Let me confess at the outset that this is an iconoclastic post. I mean, but really, what is NEW about 2020? It is just another year, no?? and how will it be HAPPY I wonder? By wishing? Please…I have seen more of life to believe that!!! So I say again, No, there is NOTHING NEW in 2020. And to make it HAPPY my friend, we have work to do. Mere wishes will not help. Nor the implicit belief in what Lord Tennyson wrote ages ago: “Hope
Smiles from the threshold of the year to come,
Whispering ‘it will be happier’…”                                                               Don’t know about you all, but I have had it with the sugar syrupy, cloying New Year messages. Enough already!! Let us get on with our living!!!going on

Really, think what is New about 2020? Yes, the date changes. Possibly will lead to errors on important documents and cheque leaves being torn up, as you can’t make corrections. Besides the date change, does the life not go on as usual? So why the hype? Whenever I hear a cheery, Happy New Year, I am reminded of the stand up comic who quipped….Have told so many friends, “Happy 2020…don’t worry, the next year will be so much better than the earlier years”; I love misguiding people!!

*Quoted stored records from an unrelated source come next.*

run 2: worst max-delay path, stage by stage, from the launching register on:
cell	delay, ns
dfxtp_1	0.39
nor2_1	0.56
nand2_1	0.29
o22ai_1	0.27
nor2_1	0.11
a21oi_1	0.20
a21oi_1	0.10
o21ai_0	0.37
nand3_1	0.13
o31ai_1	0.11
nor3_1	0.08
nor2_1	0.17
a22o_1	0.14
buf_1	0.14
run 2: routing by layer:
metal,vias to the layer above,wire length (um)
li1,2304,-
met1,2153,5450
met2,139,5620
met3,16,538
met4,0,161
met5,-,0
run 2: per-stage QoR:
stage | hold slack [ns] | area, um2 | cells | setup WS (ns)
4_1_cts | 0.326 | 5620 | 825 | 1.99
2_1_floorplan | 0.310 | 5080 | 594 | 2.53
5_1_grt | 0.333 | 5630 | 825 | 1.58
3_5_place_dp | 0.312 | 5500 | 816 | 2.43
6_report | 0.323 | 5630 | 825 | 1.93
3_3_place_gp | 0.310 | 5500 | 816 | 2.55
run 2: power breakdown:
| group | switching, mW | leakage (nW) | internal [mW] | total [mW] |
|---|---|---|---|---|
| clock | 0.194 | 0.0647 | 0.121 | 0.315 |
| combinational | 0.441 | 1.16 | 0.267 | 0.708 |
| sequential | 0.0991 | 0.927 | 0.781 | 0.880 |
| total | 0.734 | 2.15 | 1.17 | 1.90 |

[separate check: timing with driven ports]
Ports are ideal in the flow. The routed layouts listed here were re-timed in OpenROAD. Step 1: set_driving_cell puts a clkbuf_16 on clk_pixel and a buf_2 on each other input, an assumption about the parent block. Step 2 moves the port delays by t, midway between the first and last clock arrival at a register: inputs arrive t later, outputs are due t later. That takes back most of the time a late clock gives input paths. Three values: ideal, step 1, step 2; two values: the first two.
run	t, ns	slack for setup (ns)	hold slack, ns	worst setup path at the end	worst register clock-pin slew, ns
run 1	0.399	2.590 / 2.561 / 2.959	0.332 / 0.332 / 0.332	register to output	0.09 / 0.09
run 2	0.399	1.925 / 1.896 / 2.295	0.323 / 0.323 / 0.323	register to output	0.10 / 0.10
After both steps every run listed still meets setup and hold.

Actually, as thinking adults, we should remember that the future is built on the past. Every new beginning, to be rock-solid, must be built on the fragments of the past. The remnants of our experiences will create the strong anchor for our uncertain future. I, for one, believe that the new year should never be based on the abandonment of the past. Child is the Father of Man, Wordsworth told us long ago. In a similar vein, our future must be rooted in our past. What we have done and achieved in 2019 and earlier, should speak to what we plan for 2020. That is why the Turkish playwright, Mehmet Murat ildan tells us, “In the New Year, never forget to thank to your past years because they enabled you to reach today! Without the stairs of the past, you cannot arrive at the future!”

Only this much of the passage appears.